Jak podała stacja TVN24, sztab NSZZ „Solidarność” ogłosił pogotowie strajkowe na terenie całego kraju. Decyzję ogłosił przewodniczący związku Piotr Duda. W możliwych protestach udział wzięliby przedstawiciele wszystkich branż.
Co w praktyce oznacza fakt ogłoszenia pogotowia strajkowego?
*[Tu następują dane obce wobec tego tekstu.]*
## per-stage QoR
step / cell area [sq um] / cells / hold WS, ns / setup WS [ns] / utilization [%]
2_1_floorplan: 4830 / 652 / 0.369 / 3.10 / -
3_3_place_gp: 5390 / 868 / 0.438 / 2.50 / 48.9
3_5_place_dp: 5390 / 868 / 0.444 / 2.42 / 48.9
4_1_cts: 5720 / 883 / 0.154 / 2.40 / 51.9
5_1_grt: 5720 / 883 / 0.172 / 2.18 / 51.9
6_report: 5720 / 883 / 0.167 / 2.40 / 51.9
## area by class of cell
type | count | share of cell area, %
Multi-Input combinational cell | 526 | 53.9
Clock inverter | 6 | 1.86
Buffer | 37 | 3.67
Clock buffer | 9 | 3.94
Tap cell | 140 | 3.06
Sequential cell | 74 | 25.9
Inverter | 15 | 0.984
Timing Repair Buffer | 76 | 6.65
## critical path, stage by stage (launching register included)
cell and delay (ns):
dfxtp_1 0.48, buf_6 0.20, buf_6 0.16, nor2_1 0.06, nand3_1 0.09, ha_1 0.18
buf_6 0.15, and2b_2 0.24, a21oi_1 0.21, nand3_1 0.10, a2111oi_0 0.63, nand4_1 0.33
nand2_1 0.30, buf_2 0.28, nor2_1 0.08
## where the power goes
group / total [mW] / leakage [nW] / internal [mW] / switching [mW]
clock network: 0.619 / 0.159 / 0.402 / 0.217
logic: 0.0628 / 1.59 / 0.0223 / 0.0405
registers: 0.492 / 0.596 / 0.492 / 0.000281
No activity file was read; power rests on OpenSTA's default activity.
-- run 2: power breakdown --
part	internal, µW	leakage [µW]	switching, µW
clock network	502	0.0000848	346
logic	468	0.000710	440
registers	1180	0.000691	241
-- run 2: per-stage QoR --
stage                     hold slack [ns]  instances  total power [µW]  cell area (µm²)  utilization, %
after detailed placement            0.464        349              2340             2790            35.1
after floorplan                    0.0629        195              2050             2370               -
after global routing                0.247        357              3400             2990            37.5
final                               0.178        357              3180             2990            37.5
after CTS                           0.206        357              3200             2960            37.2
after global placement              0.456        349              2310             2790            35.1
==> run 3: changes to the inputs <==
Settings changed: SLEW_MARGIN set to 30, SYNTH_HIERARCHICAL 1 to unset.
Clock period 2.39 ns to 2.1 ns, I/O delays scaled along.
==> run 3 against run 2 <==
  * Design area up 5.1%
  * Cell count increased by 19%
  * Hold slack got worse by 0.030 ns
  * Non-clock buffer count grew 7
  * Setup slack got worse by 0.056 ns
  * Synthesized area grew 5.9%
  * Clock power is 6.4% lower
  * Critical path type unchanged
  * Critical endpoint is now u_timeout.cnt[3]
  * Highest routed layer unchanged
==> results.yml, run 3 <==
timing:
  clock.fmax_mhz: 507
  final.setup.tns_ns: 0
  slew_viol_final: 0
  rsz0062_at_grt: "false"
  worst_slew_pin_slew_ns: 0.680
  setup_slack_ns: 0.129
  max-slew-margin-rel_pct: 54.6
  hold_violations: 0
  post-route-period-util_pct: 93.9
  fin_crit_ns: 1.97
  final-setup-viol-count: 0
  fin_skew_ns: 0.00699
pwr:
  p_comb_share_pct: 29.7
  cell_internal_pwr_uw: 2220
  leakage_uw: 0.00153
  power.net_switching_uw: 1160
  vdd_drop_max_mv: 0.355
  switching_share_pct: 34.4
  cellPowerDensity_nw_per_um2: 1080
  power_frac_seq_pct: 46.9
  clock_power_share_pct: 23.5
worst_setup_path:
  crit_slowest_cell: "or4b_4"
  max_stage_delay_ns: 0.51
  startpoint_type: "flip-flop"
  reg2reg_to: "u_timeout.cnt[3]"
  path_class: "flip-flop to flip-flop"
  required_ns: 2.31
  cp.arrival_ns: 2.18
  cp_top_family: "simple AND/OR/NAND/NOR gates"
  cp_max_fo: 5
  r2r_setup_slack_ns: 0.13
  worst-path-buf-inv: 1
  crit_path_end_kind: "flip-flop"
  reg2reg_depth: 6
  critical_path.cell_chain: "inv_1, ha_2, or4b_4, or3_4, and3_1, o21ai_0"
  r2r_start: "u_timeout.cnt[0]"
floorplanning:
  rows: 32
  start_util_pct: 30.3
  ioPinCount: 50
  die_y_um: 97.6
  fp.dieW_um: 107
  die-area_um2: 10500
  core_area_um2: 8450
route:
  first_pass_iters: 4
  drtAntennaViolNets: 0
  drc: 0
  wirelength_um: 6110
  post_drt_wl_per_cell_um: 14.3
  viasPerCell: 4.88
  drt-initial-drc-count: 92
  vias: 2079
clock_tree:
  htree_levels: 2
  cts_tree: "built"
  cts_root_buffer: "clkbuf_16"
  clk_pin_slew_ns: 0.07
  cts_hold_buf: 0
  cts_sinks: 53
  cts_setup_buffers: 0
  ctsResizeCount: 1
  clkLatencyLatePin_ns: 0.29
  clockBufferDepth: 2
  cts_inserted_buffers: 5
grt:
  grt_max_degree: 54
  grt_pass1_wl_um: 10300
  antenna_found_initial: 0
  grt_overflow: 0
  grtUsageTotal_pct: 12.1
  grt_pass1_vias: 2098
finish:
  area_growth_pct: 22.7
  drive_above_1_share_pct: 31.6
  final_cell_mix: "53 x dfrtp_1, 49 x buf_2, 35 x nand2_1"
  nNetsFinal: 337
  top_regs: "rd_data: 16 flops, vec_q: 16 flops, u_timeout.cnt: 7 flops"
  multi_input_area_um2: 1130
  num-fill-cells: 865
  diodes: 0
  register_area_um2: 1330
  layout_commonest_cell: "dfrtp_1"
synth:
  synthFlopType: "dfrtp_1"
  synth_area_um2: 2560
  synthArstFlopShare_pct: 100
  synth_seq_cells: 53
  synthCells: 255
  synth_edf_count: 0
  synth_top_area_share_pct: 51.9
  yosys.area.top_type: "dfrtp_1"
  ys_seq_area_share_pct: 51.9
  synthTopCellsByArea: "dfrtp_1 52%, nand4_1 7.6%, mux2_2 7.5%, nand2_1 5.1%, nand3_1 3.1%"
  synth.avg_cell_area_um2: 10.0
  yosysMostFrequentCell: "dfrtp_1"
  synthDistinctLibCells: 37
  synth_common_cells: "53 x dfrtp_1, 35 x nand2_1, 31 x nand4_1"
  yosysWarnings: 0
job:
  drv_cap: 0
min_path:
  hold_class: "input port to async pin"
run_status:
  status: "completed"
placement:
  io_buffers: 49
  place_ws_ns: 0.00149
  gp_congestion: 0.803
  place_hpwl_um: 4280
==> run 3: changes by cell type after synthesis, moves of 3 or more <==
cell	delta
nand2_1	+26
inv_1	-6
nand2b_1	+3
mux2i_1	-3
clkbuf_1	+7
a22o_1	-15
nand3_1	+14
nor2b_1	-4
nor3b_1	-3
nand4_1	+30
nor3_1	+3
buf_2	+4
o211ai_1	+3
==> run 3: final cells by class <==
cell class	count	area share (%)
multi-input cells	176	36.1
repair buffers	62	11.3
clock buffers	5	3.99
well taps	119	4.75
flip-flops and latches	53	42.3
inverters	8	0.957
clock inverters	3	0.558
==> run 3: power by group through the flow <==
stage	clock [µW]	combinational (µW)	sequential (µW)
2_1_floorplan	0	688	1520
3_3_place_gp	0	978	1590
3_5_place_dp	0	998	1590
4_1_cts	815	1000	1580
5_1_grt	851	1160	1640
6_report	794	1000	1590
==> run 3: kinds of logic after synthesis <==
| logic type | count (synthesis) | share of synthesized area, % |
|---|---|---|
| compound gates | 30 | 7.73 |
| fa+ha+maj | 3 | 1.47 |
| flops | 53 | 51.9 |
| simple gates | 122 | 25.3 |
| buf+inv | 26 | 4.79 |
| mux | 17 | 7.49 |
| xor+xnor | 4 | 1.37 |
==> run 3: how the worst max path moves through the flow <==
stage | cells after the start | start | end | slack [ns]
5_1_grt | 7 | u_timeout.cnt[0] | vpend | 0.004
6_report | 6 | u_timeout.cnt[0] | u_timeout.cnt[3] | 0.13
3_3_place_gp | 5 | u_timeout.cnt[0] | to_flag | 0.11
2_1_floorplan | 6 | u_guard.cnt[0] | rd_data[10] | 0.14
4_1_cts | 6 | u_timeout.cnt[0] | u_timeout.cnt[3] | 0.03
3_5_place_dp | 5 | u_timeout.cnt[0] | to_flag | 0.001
W skrócie – na terenie wszystkich organizacji związkowych mają zawisnąć flagi, a osoby decyzyjne mają przygotować grunt pod nadchodzące strajki.
Czytaj także: Wybory parlamentarne 2015 [Relacja na żywo]
Jak informują dziennikarze TVN24, w najbliższy wtorek ma dojść do spotkania międzyzwiązkowego krajowego sztabu protestacyjnego „Solidarności”. Cytowany przez stację Piotr Duda wyraził nadzieję, że pozostałe centrale także ogłoszą pogotowie strajkowe w całym kraju.
Przewodniczący „Solidarności” poinformował, że możliwych protestów należy spodziewać się nie tylko na Śląsku. Jego zdaniem rozleją się one na cały kraj, a udział w nich wezmą przedstawiciele wszystkich branż. Duda podkreślił, że nie poda oficjalnego terminu rozpoczęcia strajków. Przyznał, że manifestacje mają być zaskoczeniem dla rządzących, ponieważ „to oni ponoszą winę za to ci się dzieje”.
Decyzja o ogłoszeniu pogotowia strajkowego jest wynikiem przeforsowania przez koalicję rządzącą ustawy o restrukturyzacji kopalń. Górnicy nie wierzą w plan naprawczy rządu, uważają, że gabinet Ewy Kopacz dąży do zlikwidowania ich miejsc pracy.